◆ **Task to carry out**: Which of the lines in the data mention the string "arvalid"? List them all.

◆ **Material for the task**:
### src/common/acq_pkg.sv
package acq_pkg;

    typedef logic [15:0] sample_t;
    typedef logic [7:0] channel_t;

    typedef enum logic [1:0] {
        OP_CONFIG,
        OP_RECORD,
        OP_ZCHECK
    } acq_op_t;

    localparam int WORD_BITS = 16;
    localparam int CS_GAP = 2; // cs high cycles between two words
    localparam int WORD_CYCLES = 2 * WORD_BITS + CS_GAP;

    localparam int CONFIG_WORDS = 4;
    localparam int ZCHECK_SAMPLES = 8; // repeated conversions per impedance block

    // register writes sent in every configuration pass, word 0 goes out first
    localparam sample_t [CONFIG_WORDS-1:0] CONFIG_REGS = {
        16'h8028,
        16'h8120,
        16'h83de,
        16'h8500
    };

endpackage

* * *

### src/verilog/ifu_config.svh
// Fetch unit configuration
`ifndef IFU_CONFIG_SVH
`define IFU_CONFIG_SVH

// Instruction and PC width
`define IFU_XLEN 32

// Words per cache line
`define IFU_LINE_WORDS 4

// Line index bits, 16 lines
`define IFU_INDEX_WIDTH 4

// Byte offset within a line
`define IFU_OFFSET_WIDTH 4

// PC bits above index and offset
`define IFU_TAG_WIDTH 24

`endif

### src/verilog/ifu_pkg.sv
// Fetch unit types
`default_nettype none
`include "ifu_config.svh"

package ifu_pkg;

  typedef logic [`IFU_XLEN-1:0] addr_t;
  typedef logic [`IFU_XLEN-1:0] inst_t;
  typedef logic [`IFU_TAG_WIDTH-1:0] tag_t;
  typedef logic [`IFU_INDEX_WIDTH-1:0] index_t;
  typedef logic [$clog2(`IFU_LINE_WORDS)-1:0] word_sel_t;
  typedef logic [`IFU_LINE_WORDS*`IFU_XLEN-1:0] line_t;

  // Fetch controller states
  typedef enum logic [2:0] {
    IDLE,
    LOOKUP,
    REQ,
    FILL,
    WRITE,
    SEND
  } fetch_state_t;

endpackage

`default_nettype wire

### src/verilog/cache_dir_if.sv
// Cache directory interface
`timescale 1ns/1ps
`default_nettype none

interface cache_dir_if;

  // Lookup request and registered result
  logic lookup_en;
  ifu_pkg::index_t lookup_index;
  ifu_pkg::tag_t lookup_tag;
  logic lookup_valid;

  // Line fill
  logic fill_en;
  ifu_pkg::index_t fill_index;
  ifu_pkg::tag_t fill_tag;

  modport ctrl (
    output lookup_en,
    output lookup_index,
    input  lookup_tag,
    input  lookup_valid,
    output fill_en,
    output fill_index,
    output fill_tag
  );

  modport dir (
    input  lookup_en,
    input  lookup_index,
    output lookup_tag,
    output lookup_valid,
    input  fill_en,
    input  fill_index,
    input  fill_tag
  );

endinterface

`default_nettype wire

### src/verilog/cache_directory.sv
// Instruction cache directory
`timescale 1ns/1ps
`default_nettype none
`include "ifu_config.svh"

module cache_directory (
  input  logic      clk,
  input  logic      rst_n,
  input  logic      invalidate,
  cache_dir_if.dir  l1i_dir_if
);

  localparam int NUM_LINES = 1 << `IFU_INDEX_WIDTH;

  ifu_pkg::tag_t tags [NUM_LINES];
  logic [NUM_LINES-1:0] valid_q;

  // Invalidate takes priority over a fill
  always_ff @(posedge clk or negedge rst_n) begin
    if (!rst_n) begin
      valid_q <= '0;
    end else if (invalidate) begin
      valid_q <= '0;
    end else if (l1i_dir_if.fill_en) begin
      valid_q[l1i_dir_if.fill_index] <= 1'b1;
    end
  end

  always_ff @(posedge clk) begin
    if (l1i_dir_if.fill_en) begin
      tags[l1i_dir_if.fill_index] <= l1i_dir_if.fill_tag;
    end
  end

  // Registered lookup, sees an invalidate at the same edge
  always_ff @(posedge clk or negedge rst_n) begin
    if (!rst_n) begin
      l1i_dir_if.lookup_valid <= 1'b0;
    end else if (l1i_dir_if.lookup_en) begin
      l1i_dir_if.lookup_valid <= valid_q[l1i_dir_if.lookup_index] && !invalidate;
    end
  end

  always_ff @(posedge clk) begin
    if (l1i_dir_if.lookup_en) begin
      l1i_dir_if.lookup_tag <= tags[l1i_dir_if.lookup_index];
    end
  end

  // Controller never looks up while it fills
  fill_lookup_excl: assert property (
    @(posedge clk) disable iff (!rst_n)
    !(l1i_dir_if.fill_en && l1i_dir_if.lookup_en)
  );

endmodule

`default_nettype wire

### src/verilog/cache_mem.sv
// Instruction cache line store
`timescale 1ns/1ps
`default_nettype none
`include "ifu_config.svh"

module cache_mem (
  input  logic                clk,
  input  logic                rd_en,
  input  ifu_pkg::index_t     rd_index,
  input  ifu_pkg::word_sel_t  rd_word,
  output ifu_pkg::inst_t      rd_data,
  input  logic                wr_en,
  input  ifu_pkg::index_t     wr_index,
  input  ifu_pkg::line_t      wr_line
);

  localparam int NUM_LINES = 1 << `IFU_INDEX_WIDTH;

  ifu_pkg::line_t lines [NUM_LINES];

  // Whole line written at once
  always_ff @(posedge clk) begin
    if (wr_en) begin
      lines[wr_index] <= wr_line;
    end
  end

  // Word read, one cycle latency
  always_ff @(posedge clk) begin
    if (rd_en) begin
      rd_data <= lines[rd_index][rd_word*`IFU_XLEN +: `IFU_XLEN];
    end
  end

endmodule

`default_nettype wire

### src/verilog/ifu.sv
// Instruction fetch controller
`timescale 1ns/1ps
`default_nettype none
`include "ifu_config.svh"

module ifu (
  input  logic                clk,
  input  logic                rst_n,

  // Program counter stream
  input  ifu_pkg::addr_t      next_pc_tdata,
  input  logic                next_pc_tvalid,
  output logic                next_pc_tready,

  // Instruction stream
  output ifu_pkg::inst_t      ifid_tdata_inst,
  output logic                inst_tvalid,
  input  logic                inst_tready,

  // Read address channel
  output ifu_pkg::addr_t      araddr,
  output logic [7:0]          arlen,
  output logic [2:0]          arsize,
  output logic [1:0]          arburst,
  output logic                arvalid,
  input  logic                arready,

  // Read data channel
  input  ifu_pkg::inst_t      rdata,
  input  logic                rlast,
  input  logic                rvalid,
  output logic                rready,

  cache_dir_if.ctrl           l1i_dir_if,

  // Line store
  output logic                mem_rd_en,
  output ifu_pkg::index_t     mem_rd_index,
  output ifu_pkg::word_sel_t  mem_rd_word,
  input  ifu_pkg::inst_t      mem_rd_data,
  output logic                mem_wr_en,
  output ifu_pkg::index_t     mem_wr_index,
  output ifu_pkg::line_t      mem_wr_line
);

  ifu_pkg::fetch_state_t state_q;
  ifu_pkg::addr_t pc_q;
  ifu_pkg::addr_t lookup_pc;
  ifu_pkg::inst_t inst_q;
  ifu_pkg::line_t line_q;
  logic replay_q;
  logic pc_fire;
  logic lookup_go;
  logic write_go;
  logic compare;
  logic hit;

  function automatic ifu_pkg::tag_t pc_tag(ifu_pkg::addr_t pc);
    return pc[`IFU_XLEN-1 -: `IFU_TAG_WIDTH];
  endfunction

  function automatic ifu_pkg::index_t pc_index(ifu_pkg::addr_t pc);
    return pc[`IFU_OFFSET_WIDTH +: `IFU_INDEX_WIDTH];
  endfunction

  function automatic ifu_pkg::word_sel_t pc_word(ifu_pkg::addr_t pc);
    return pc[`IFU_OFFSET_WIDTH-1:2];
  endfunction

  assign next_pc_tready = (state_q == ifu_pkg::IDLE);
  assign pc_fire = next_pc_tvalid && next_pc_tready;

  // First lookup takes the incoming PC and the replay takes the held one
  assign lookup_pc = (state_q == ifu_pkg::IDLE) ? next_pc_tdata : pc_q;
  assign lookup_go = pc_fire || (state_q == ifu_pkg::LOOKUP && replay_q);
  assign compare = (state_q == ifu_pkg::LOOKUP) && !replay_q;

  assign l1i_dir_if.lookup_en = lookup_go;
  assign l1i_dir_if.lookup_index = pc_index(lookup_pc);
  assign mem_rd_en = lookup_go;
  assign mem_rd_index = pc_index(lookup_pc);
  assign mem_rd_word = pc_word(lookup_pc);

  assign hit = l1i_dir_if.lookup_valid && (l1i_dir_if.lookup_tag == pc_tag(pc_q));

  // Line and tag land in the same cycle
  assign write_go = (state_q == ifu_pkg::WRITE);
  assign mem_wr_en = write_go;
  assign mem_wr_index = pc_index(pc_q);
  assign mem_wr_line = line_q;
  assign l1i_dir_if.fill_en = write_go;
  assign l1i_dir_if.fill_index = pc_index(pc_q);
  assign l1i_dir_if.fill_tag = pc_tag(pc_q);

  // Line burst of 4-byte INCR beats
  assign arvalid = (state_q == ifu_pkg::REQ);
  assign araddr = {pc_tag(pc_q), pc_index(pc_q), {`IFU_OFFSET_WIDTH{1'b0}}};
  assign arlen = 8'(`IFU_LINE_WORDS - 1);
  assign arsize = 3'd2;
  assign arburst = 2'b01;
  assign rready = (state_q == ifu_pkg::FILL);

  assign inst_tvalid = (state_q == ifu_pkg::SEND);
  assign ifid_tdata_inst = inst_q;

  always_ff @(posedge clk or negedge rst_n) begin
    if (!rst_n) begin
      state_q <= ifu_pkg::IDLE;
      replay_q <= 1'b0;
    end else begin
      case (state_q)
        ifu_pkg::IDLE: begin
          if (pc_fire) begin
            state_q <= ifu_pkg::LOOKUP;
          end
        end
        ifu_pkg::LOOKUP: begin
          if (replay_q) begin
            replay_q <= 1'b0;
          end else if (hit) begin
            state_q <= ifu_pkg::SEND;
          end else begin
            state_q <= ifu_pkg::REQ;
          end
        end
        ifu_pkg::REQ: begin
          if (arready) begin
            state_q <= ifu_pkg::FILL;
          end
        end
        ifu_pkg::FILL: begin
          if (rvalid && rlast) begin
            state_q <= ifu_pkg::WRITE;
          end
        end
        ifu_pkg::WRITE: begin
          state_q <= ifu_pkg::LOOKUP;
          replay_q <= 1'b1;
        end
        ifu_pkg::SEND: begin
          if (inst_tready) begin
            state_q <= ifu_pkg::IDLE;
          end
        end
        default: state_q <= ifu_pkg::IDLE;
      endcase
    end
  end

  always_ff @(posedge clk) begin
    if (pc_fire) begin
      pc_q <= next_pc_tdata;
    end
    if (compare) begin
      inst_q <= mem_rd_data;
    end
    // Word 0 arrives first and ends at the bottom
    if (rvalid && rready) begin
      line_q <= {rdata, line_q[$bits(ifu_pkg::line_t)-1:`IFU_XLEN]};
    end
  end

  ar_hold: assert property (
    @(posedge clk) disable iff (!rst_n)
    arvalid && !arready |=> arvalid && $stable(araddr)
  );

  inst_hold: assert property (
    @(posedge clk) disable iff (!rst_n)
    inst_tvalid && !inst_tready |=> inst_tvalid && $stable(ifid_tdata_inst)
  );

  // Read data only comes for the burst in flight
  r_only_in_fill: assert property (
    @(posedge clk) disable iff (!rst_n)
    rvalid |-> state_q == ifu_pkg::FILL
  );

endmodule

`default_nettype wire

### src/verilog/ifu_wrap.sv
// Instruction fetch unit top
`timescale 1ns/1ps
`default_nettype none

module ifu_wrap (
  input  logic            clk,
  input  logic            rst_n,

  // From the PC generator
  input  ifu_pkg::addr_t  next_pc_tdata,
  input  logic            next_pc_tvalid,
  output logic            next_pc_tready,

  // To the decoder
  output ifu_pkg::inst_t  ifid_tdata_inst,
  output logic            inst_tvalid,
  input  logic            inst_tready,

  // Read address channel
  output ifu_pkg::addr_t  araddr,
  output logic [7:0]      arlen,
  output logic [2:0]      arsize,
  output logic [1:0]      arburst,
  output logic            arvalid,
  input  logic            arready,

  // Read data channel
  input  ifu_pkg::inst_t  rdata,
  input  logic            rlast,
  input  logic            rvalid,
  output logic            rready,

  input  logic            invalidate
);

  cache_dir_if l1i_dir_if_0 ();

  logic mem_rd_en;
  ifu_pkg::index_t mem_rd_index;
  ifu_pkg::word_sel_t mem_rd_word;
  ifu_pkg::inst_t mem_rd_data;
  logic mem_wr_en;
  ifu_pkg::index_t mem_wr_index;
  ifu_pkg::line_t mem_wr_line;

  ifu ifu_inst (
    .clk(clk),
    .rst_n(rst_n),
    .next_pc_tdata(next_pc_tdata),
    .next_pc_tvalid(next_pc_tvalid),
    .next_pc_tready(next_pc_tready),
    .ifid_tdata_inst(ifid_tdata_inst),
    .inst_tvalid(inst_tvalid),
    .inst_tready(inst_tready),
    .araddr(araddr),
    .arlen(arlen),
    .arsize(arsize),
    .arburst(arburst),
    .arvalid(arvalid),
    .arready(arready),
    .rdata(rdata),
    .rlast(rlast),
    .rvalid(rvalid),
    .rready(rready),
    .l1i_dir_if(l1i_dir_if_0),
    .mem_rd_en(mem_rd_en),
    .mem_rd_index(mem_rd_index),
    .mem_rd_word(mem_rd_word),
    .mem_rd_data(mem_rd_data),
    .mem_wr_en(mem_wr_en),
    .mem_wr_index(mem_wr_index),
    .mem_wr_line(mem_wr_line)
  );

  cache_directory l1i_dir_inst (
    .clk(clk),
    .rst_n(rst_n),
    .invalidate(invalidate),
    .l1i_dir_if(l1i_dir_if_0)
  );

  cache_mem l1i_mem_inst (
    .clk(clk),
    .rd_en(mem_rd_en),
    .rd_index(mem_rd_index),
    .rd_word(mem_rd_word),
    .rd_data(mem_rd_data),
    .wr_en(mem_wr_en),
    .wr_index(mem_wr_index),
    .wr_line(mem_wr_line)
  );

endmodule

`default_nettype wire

◆ **Written response**:
  output logic                arvalid,
  assign arvalid = (state_q == ifu_pkg::REQ);
    arvalid && !arready |=> arvalid && $stable(araddr)
  output logic            arvalid,
    .arvalid(arvalid),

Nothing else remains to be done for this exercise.